Pandora definitely wins as far as radio goes, but when I want to hear a
specific song Spotify is awesome. However I also noticed that quite a few
albums have migrated to Apple Music from bands that I frequently listen to
which is a bummer. Then again that's what youtube is for :)

------
georgerobinson
I've been using Apple Music since it launched here in the UK. I recall
cancelling my Spotify subscription the same day and promptly signed up for my
3 month free trial to Apple Music.

Whilst there is nothing I particularly dislike about Spotify, I found it's
'Offline Mode' particularly clunky.

When I play a song on Apple Music that I have in a playlist or album, I can
replay tracks without the need for a persistent 3G/4G/WiFi connection. Whilst
you can do this in Spotify, I understand you have to manually click a button
to enable offline playback.

Furthermore, Apple Music will shows me which tracks are cached for offline
playback, since those which are not are greyed out and un-clickable, whereas I
don't recall seeing anything like it in Spotify. This feature is particularly
useful on the tube (London Underground for people in the USA/Europe/Rest of
World) where you have intermittent WiFi at stations (in fact, by the time your
phone has connected to the access point on the platform the train is already
pulling out of the station - so you've got to be fast!).

However, I feel like Apple could have done better with the Apple Music
experience on iPhone and iPad. For example, what is the 'For You' tab all
about? Just some bouncing spheres with labels of different genres? I quite
like the 'New' tab since I can quickly find popular music, but it feels too
much like the iTunes Store, where you click-to-buy.

Yet, I really like the artwork they've set up for artists, and I think the
player is excellent. I can't say I use 'Connect' that much, but it is an
incredibly convenient way to follow artists you like and, if you're lucky,
hear some B-sides that didn't make it onto the album.

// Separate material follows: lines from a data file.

## config.mk

```make
export PLATFORM = sky130hd
export DESIGN_NAME = seg_linear_gen
export DESIGN_NICKNAME = d
export VERILOG_FILES = /design/src/rtl/seg_pkg.sv /design/src/rtl/seg_desc_cache.sv /design/src/rtl/seg_addr_unit.sv /design/src/rtl/seg_linear_gen.sv
export SDC_FILE = /design/constraint.sdc
export NUM_CORES = 1
export LEC_CHECK = 0
export ABC_AREA = 0
export BUFFER_PORTS_ARGS = -buffer_cell sky130_fd_sc_hd__buf_2
export CORE_UTILIZATION = 61
export DETAILED_ROUTE_END_ITERATION = 10
export PLACE_DENSITY = 0.84
export SLEW_MARGIN = 20
export SYNTH_ARGS = -nofsm -noshare
export SYNTH_HDL_FRONTEND = slang
export SYNTH_HIERARCHICAL = 1
export SYNTH_SLANG_ARGS = --single-unit
export TNS_END_PERCENT = 50
```

## constraint.sdc

```tcl
create_clock -name clk -period 10.14 [get_ports clk]
set_clock_uncertainty 0.15 [all_clocks]
set_input_delay 2.028 -clock clk [delete_from_list [all_inputs] [get_ports clk]]
set_output_delay 2.028 -clock clk [all_outputs]
set_load 0.01 [all_outputs]
```
$ cat src/rtl/dacseq_pkg.sv
`timescale 1ns/1ps
package dacseq_pkg;
  localparam int FRAME_W = 16;
  localparam int CMD_W   = 4;
  localparam int PAY_W   = FRAME_W - CMD_W;

  localparam logic [CMD_W-1:0] CMD_NOP  = 4'd0;
  localparam logic [CMD_W-1:0] CMD_CTRL = 4'd13;
  localparam logic [1:0]       MODE_NO_READBACK = 2'b11;

  typedef enum logic [2:0] {
    ST_INIT_GO,
    ST_INIT_WAIT,
    ST_IDLE,
    ST_WR,
    ST_RD_CMD,
    ST_RD_GAP,
    ST_RD_NOP,
    ST_RESP
  } seq_state_e;

  function automatic logic [CMD_W-1:0] load_cmd(input int ch);
    return CMD_W'(1 + 3 * ch);
  endfunction

  function automatic logic [CMD_W-1:0] fetch_cmd(input int ch);
    return CMD_W'(2 + 3 * ch);
  endfunction
endpackage

$ cat src/rtl/dacseq_spi_frame.sv
`timescale 1ns/1ps
module dacseq_spi_frame #(
  parameter int SCLK_HALF = 2,
  parameter int FRAME_W   = 16,
  parameter int RX_W      = 12
) (
  input  logic               clk,
  input  logic               rst_n,
  input  logic               start,
  input  logic [FRAME_W-1:0] word,
  output logic               done,
  output logic [RX_W-1:0]    rx,
  output logic               sclk,
  output logic               cs_n,
  output logic               mosi,
  input  logic               miso
);
  localparam int DW = (SCLK_HALF > 1) ? $clog2(SCLK_HALF) : 1;
  localparam int BW = $clog2(FRAME_W);
  localparam logic [DW-1:0] DIV_LAST = DW'(SCLK_HALF - 1);
  localparam logic [BW-1:0] BIT_LAST = BW'(FRAME_W - 1);

  logic               busy_q, busy_d;
  logic               sclk_q, sclk_d;
  logic               cs_q, cs_d;
  logic               done_q, done_d;
  logic [DW-1:0]      div_q, div_d;
  logic [BW-1:0]      bit_q, bit_d;
  logic [FRAME_W-1:0] tx_q, tx_d;
  logic [RX_W-1:0]    rx_q, rx_d;
  logic               tick;

  assign tick = busy_q && (div_q == DIV_LAST);

  always_comb begin
    busy_d = busy_q;
    sclk_d = sclk_q;
    cs_d   = cs_q;
    div_d  = div_q;
    bit_d  = bit_q;
    tx_d   = tx_q;
    rx_d   = rx_q;
    done_d = 1'b0;
    if (!busy_q) begin
      if (start) begin
        busy_d = 1'b1;
        cs_d   = 1'b0;
        sclk_d = 1'b0;
        tx_d   = word;
        div_d  = '0;
        bit_d  = '0;
      end
    end else if (!tick) begin
      div_d = div_q + 1'b1;
    end else begin
      div_d = '0;
      if (!sclk_q) begin
        sclk_d = 1'b1;
        rx_d   = {rx_q[RX_W-2:0], miso};
      end else begin
        sclk_d = 1'b0;
        if (bit_q == BIT_LAST) begin
          busy_d = 1'b0;
          cs_d   = 1'b1;
          done_d = 1'b1;
        end else begin
          bit_d = bit_q + 1'b1;
          tx_d  = {tx_q[FRAME_W-2:0], 1'b0};
        end
      end
    end
  end

  always_ff @(posedge clk or negedge rst_n) begin
    if (!rst_n) begin
      busy_q <= 1'b0;
      sclk_q <= 1'b0;
      cs_q   <= 1'b1;
      done_q <= 1'b0;
      div_q  <= '0;
      bit_q  <= '0;
      tx_q   <= '0;
      rx_q   <= '0;
    end else begin
      busy_q <= busy_d;
      sclk_q <= sclk_d;
      cs_q   <= cs_d;
      done_q <= done_d;
      div_q  <= div_d;
      if (busy_d) bit_q <= bit_d;
      if (start || tick) tx_q <= tx_d;
      if (tick) rx_q <= rx_d;
    end
  end

  assign done = done_q;
  assign rx   = rx_q;
  assign sclk = sclk_q;
  assign cs_n = cs_q;
  assign mosi = tx_q[FRAME_W-1];
endmodule

$ cat src/rtl/dacseq_shadow.sv
`timescale 1ns/1ps
module dacseq_shadow #(
  parameter int NUM_CH   = 2,
  parameter int RES_BITS = 12,
  parameter int CHAN_W   = 2
) (
  input  logic                clk,
  input  logic                rst_n,
  input  logic                we,
  input  logic [CHAN_W-1:0]   wr_chan,
  input  logic [RES_BITS-1:0] wr_val,
  input  logic [CHAN_W-1:0]   rd_chan,
  output logic [RES_BITS-1:0] rd_val
);
  logic [RES_BITS-1:0] val_q [NUM_CH];

  for (genvar g = 0; g < NUM_CH; g++) begin : g_entry
    logic hit;
    assign hit = we && (int'(wr_chan) == g);
    always_ff @(posedge clk or negedge rst_n) begin
      if (!rst_n)   val_q[g] <= '0;
      else if (hit) val_q[g] <= wr_val;
    end
  end

  always_comb begin
    rd_val = '0;
    for (int i = 0; i < NUM_CH; i++) begin
      if (int'(rd_chan) == i) rd_val = val_q[i];
    end
  end
endmodule

$ cat src/rtl/dacseq_ctrl.sv
`timescale 1ns/1ps
module dacseq_ctrl
  import dacseq_pkg::*;
#(
  parameter int              NUM_CH    = 2,
  parameter int              RES_BITS  = 12,
  parameter int              CHAN_W    = 2,
  parameter int              DATA_W    = 16,
  parameter bit              HAS_CTRL  = 1'b1,
  parameter bit              READBACK  = 1'b1,
  parameter logic [11:0]     CTRL_WORD = 12'h000,
  parameter int              GAP_CYC   = 8
) (
  input  logic                clk,
  input  logic                rst_n,
  input  logic                req_valid,
  input  logic                req_write,
  input  logic [CHAN_W-1:0]   req_chan,
  input  logic [DATA_W-1:0]   req_wdata,
  output logic                req_ready,
  output logic                rsp_done,
  output logic                rsp_err,
  output logic [PAY_W-1:0]    rsp_rdata,
  output logic                tx_start,
  output logic [FRAME_W-1:0]  tx_word,
  input  logic                tx_done,
  input  logic [PAY_W-1:0]    rx_word,
  output logic                sh_we,
  output logic [CHAN_W-1:0]   sh_chan,
  output logic [RES_BITS-1:0] sh_val,
  output logic [CHAN_W-1:0]   sh_rd_chan,
  input  logic [RES_BITS-1:0] sh_rd_val
);
  localparam int SHIFT = PAY_W - RES_BITS;
  localparam int GW    = $clog2(GAP_CYC);
  localparam logic [GW-1:0] GAP_LAST = GW'(GAP_CYC - 1);
  localparam seq_state_e ST_RESET = HAS_CTRL ? ST_INIT_GO : ST_IDLE;

  seq_state_e          st_q, st_d;
  logic [CHAN_W-1:0]   chan_q, chan_d;
  logic [RES_BITS-1:0] val_q, val_d;
  logic                err_q, err_d;
  logic [PAY_W-1:0]    rdata_q, rdata_d;
  logic [GW-1:0]       gap_q, gap_d;
  logic                chan_ok, val_ok;
  logic [PAY_W-1:0]    wr_pay;

  assign chan_ok    = int'(req_chan) < NUM_CH;
  assign val_ok     = (req_wdata >> RES_BITS) == '0;
  assign wr_pay     = PAY_W'(req_wdata[RES_BITS-1:0]) << SHIFT;
  assign sh_rd_chan = req_chan;

  always_comb begin
    st_d     = st_q;
    chan_d   = chan_q;
    val_d    = val_q;
    err_d    = err_q;
    rdata_d  = rdata_q;
    gap_d    = gap_q;
    tx_start = 1'b0;
    tx_word  = '0;
    sh_we    = 1'b0;
    case (st_q)
      ST_INIT_GO: begin
        tx_start = 1'b1;
        tx_word  = {CMD_CTRL, CTRL_WORD};
        st_d     = ST_INIT_WAIT;
      end
      ST_INIT_WAIT: if (tx_done) st_d = ST_IDLE;
      ST_IDLE: begin
        if (req_valid) begin
          chan_d  = req_chan;
          err_d   = 1'b0;
          rdata_d = '0;
          if (!chan_ok || (req_write && !val_ok)) begin
            err_d = 1'b1;
            st_d  = ST_RESP;
          end else if (req_write) begin
            val_d    = req_wdata[RES_BITS-1:0];
            tx_start = 1'b1;
            tx_word  = {load_cmd(int'(req_chan)), wr_pay};
            st_d     = ST_WR;
          end else if (READBACK) begin
            tx_start = 1'b1;
            tx_word  = {fetch_cmd(int'(req_chan)), {PAY_W{1'b0}}};
            st_d     = ST_RD_CMD;
          end else begin
            rdata_d = PAY_W'(sh_rd_val);
            st_d    = ST_RESP;
          end
        end
      end
      ST_WR: begin
        if (tx_done) begin
          sh_we = 1'b1;
          st_d  = ST_RESP;
        end
      end
      ST_RD_CMD: begin
        if (tx_done) begin
          gap_d = '0;
          st_d  = ST_RD_GAP;
        end
      end
      ST_RD_GAP: begin
        gap_d = gap_q + 1'b1;
        if (gap_q == GAP_LAST) begin
          tx_start = 1'b1;
          tx_word  = {CMD_NOP, {PAY_W{1'b0}}};
          st_d     = ST_RD_NOP;
        end
      end
      ST_RD_NOP: begin
        if (tx_done) begin
          rdata_d = rx_word;
          st_d    = ST_RESP;
        end
      end
      ST_RESP: st_d = ST_IDLE;
      default: st_d = ST_IDLE;
    endcase
  end

  always_ff @(posedge clk or negedge rst_n) begin
    if (!rst_n) begin
      st_q    <= ST_RESET;
      chan_q  <= '0;
      val_q   <= '0;
      err_q   <= 1'b0;
      rdata_q <= '0;
      gap_q   <= '0;
    end else begin
      st_q <= st_d;
      if (st_q == ST_IDLE) begin
        chan_q  <= chan_d;
        val_q   <= val_d;
        err_q   <= err_d;
        rdata_q <= rdata_d;
      end else if (st_q == ST_RD_NOP) begin
        rdata_q <= rdata_d;
      end
      gap_q <= gap_d;
    end
  end

  assign req_ready = (st_q == ST_IDLE);
  assign rsp_done  = (st_q == ST_RESP);
  assign rsp_err   = err_q;
  assign rsp_rdata = rdata_q;
  assign sh_chan   = chan_q;
  assign sh_val    = val_q;
endmodule

$ cat src/rtl/dac_cmd_seq.sv
`timescale 1ns/1ps
module dac_cmd_seq
  import dacseq_pkg::*;
#(
  parameter int         NUM_CH    = 2,
  parameter int         RES_BITS  = 12,
  parameter int         CHAN_W    = 2,
  parameter int         DATA_W    = 16,
  parameter bit         HAS_CFG   = 1'b1,
  parameter logic [1:0] SDO_MODE  = 2'b00,
  parameter bit         CLR_MID   = 1'b0,
  parameter int         SCLK_HALF = 2
) (
  input  logic              clk,
  input  logic              rst_n,
  input  logic              req_valid,
  output logic              req_ready,
  input  logic              req_write,
  input  logic [CHAN_W-1:0] req_chan,
  input  logic [DATA_W-1:0] req_wdata,
  output logic              rsp_done,
  output logic              rsp_err,
  output logic [11:0]       rsp_rdata,
  output logic              spi_sclk,
  output logic              spi_cs_n,
  output logic              spi_mosi,
  input  logic              spi_miso
);
  localparam bit HAS_CTRL = (NUM_CH > 1);
  localparam bit READBACK = HAS_CTRL && (!HAS_CFG || (SDO_MODE != MODE_NO_READBACK));
  localparam logic [11:0] CTRL_WORD = HAS_CFG ? {SDO_MODE, 1'b0, CLR_MID, 8'h00} : 12'h000;
  localparam int GAP_CYC = 4 * SCLK_HALF;

  logic [1:0] rst_sync_q;
  logic       rst_int_n;

  always_ff @(posedge clk or negedge rst_n) begin
    if (!rst_n) rst_sync_q <= 2'b00;
    else        rst_sync_q <= {rst_sync_q[0], 1'b1};
  end
  assign rst_int_n = rst_sync_q[1];

  logic                tx_start, tx_done;
  logic [FRAME_W-1:0]  tx_word;
  logic [PAY_W-1:0]    rx_word;
  logic                sh_we;
  logic [CHAN_W-1:0]   sh_chan, sh_rd_chan;
  logic [RES_BITS-1:0] sh_val, sh_rd_val;

  dacseq_ctrl #(
    .NUM_CH(NUM_CH), .RES_BITS(RES_BITS), .CHAN_W(CHAN_W), .DATA_W(DATA_W),
    .HAS_CTRL(HAS_CTRL), .READBACK(READBACK), .CTRL_WORD(CTRL_WORD), .GAP_CYC(GAP_CYC)
  ) ctrl_i (
    .clk(clk), .rst_n(rst_int_n),
    .req_valid(req_valid), .req_write(req_write), .req_chan(req_chan), .req_wdata(req_wdata),
    .req_ready(req_ready), .rsp_done(rsp_done), .rsp_err(rsp_err), .rsp_rdata(rsp_rdata),
    .tx_start(tx_start), .tx_word(tx_word), .tx_done(tx_done), .rx_word(rx_word),
    .sh_we(sh_we), .sh_chan(sh_chan), .sh_val(sh_val),
    .sh_rd_chan(sh_rd_chan), .sh_rd_val(sh_rd_val)
  );

  dacseq_spi_frame #(.SCLK_HALF(SCLK_HALF), .FRAME_W(FRAME_W), .RX_W(PAY_W)) spi_i (
    .clk(clk), .rst_n(rst_int_n), .start(tx_start), .word(tx_word), .done(tx_done),
    .rx(rx_word), .sclk(spi_sclk), .cs_n(spi_cs_n), .mosi(spi_mosi), .miso(spi_miso)
  );

  dacseq_shadow #(.NUM_CH(NUM_CH), .RES_BITS(RES_BITS), .CHAN_W(CHAN_W)) shadow_i (
    .clk(clk), .rst_n(rst_int_n), .we(sh_we), .wr_chan(sh_chan), .wr_val(sh_val),
    .rd_chan(sh_rd_chan), .rd_val(sh_rd_val)
  );
endmodule

$ cat config.mk
export PLATFORM = sky130hd
export DESIGN_NAME = dac_cmd_seq
export DESIGN_NICKNAME = d
export VERILOG_FILES = /design/src/rtl/dacseq_pkg.sv /design/src/rtl/dacseq_spi_frame.sv /design/src/rtl/dacseq_shadow.sv /design/src/rtl/dacseq_ctrl.sv /design/src/rtl/dac_cmd_seq.sv
export SDC_FILE = /design/constraint.sdc
export NUM_CORES = 1
export LEC_CHECK = 0
export BUFFER_PORTS_ARGS = -buffer_cell sky130_fd_sc_hd__buf_2
export CAP_MARGIN = 20
export CORE_UTILIZATION = 33
export DETAILED_ROUTE_END_ITERATION = 16
export PLACE_DENSITY = 0.58
export SLEW_MARGIN = 40
export SYNTH_ARGS = -nofsm -noshare
export SYNTH_HDL_FRONTEND = slang
export SYNTH_SLANG_ARGS = --single-unit
$ cat constraint.sdc
create_clock -name clk -period 5.7 [get_ports clk]
set_clock_uncertainty 0.1 [all_clocks]
set_input_delay 0.855 -clock clk [delete_from_list [all_inputs] [get_ports clk]]
set_output_delay 0.855 -clock clk [all_outputs]
set_load 0.005 [all_outputs]
==> results.md, run 1 <==
- Wire per inst: 12.6 um
- Syn Nets: 278
- Core area: 8180 um^2
- Actual slew at the worst max-slew pin: 0.704 ns
- Antenna diodes: 0
- Total leakage power: 1.54 nW
- Post-CTS Setup Bufs: 0
- Crit path arrival time: 2.80 ns
- Fmax achieved: 373 MHz
- # H-tree levels: 3
- Hold Violations, Final: 0
- Antenna violations before repair: 0
- Post-synth EDFFs: 0
- DRC viols: 0
- Worst-path clk slew: 0.07 ns
- Nature of the critical path startpoint: input pin
- Grt total ovfl: 0
- Synth area leader: dfrtp_1
- Hold crit path type: in -> async
- Number of CTS-inserted buffers: 9
- Cts hold-fix bufs: 0
- Worst VDD drop: 0.000161 V
- Clock buffer depth: 2
- Critical Path Fanout Max: 19
- Port bufs: 40
- Final worst slack: 3.02 ns
- Drt initial violations: 64
- Detail Route Antenna Nets: 0
- Final Max Slew Viols: 0
- Unrepaired setup endpoints after global routing: false
- Via density: 4.85
- Quantity of gates resized following cts: 0
- Die width: 93.9 um
- DP HPWL: 3.36 mm
- Initial DRT Pass Iterations: 2
- Clock Latency Late Sink: 0.34 ns
- Status: complete, no violations
- Area growth, synth to finish: 18.4%
- Async set-reset flop share out of synthesis: 1.00
- Critical path class: in -> reg
- Critical Path RT: 5.82 ns
- Distinct cells, synth: 49
- Cell-internal power: 0.00103 W
- Final nets: 317
- Mapped Cells: 248
- Slew HR: 0.530
- Synth Register Bits: 58
- Period utilisation layout: 0.470
- Vias after detailed routing: 1924
- Switching share of power: 0.337
- Avg Cell Area, Syn: 11.2 um^2
- Vias in the first global route: 1918
- Seq pwr share: 0.435
- Die area: 8820 um^2
- Dpl ws: 2.66 ns
- WL final: 5.02 mm
- Primary FF master, synth: dfrtp_1
- Worst Setup End Kind: register
- Clock Sinks: 58
- Largest net degree at the start of global routing: 57
- Clk pwr share: 0.274
- Max Cap Viol: 0
- Num ports: 41
- Switching power: 0.000523 W
- Die height: 93.9 um
- Core Rows: 33
- Pwr Density: 470 nW/um^2
- Cell Area, Synth: 2790 um^2
- Post-route setup TNS: 0 ns
- Share of layout cells above drive strength 1: 0.332
- GP Congestion: 0.740
- Combinational share of power: 0.291
- Initial Util: 0.341
- Seq/Total Area, Yosys: 0.521
- First-pass GRT wire length: 8.78 mm
- YS warnings: 0
- TritonCTS clock tree: done
- Gr usage total: 0.130
- CTS root buffer: clkbuf_8
- Commonest non-fill, non-tap cell in the layout: dfrtp_1
- Top area cells in the synthesized netlist: dfrtp_1, mux2_2, nand2_1
- Post-synth top area share: 0.512
- Commonest non-fill, non-tap cells in the layout: dfrtp_1, buf_2, nand2_1
- Count of final setup violators: 0
- Fin crit period: 2.68 ns
[per-stage QoR]
stage / total power [W] / hold slack [ns] / instance area [um^2] / utilization / cells
after floorplan: 0.00103 / 0.231 / 2790 / - / 248
after global placement: 0.00113 / 0.237 / 3060 / 0.375 / 381
after detailed placement: 0.00114 / 0.242 / 3070 / 0.376 / 381
after CTS: 0.00158 / 0.170 / 3300 / 0.404 / 397
after global routing: 0.00167 / 0.166 / 3300 / 0.404 / 397
final: 0.00155 / 0.187 / 3300 / 0.404 / 397
[synthesized netlist by cell type, types with 4 or more instances]
master and n:
nand2b_1 4, ha_1 7, nor2_1 9, inv_1 10
clkbuf_1 10, a22o_1 13, mux2_2 28, a21oi_1 5
nand2_1 33, o21ai_0 21, dfrtp_1 57
[worst paths after layout]
check                           slack [ns]            from               to  depth (start not counted)
worst min register to register        0.26   rst_sync_q[0]    rst_sync_q[1]                          0
worst max-delay path                  3.02   req_wdata[13]    spi_i.tx_q[9]                          5
min in group clk                      0.26   rst_sync_q[0]    rst_sync_q[1]                          0
worst min-delay path                  0.19           rst_n    rst_sync_q[1]                          1
worst max register to register        3.23  ctrl_i.st_q[0]    spi_i.tx_q[9]                          4
max in group asynchronous             4.74   rst_sync_q[1]  ctrl_i.gap_q[1]                          1
[sequential cells by signal, summed over array words and instances, names as in the netlist]
register / flops
spi_i.tx_q: 16
ctrl_i.rsp_rdata: 12
spi_i.rx: 12
spi_i.bit_q: 4
ctrl_i.gap_q: 3
ctrl_i.st_q: 3
rst_sync_q: 2
ctrl_i.rsp_err: 1
spi_i.busy_q: 1
spi_i.cs_n: 1
spi_i.div_q: 1
spi_i.done: 1
spi_i.sclk: 1
[worst max-delay path, stage by stage]
cell and delay, ns:
buf_2 0.10, or4_4 0.59, a211oi_4 0.37, o31a_2 0.49, mux2_2 0.39
[area by class of cell]
cell class / count / area [um^2]
timing repair buffer: 42 / 215
multi-input combinational: 166 / 1240
fill: 790 / 4880
inverter: 10 / 37.5
sequential: 58 / 1450
clock buffer: 9 / 124
tap: 105 / 131
clock inverter: 7 / 101
[routing by layer]
layer  wire length [um]  global-route usage  up-vias
li1                   -                   -      965
met1               2470               0.164      909
met2               2190               0.195       39
met3                251              0.0469       11
met4                106              0.0692        0
met5                  0                   0        -
[logic make-up (layout without fill, tap and decap cells)]
kind of cell / count (synthesis) / in the layout / synth area share
and+or+nand+nor: 64 / 64 / 0.113
muxes: 31 / 31 / 0.124
AOI/OAI and AO/OA: 60 / 60 / 0.159
DFF: 58 / 58 / 0.521
adders and majority gates: 7 / 7 / 0.0314
other: 1 / 1 / 0.00135
xor gates and xnor gates: 3 / 3 / 0.00943
buffers and inverters: 24 / 68 / 0.0413
[power groups by stage]
stage | logic, W | registers [W] | clock network [W]
after floorplan | 0.000411 | 0.000621 | 0
after global placement | 0.000449 | 0.000680 | 0
after detailed placement | 0.000459 | 0.000683 | 0
after CTS | 0.000460 | 0.000676 | 0.000440
after global routing | 0.000513 | 0.000700 | 0.000458
final | 0.000451 | 0.000673 | 0.000425
No activity file was read; power rests on OpenSTA's default activity.
==> run 2: changes to the inputs <==
--- a/config.mk
+++ b/config.mk
@@ -9,7 +9,7 @@
 export CAP_MARGIN = 20
 export CORE_UTILIZATION = 33
 export DETAILED_ROUTE_END_ITERATION = 16
-export PLACE_DENSITY = 0.58
+export PLACE_DENSITY = 0.6
 export SLEW_MARGIN = 40
 export SYNTH_ARGS = -nofsm -noshare
 export SYNTH_HDL_FRONTEND = slang
==> constraint.sdc (replaced) <==
create_clock -name clk -period 2.3 [get_ports clk]
set_clock_uncertainty 0.1 [all_clocks]
set_input_delay 0.345 -clock clk [delete_from_list [all_inputs] [get_ports clk]]
set_output_delay 0.345 -clock clk [all_outputs]
set_load 0.005 [all_outputs]
==> run 2 against run 1 <==
Sequential cell count stayed put. Wire length is 1.4% higher. Largest cell class unchanged. Non-clock buffer count is 12 higher. Power grew to 2.6 times the previous value. Setup slack worse by 2.8 ns. Die area stayed put. Critical path depth stayed put. Combinational power grew to 3.0 times the previous value. Via count is 3.4% higher.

I haven't yet decided whether I'm going to continue my trial with Apple Music
or go back to Spotify. I just want a solid music streaming service that will
1. let me listen to the artists I love and 2. help me find other artists who I
will love. I feel like neither of the two fully satisfy those requirements
just yet.

Edit: I forgot to talk about Beats 1. I'm really enjoying listening to Zane
Low on Beats 1 radio after his move from Radio 1.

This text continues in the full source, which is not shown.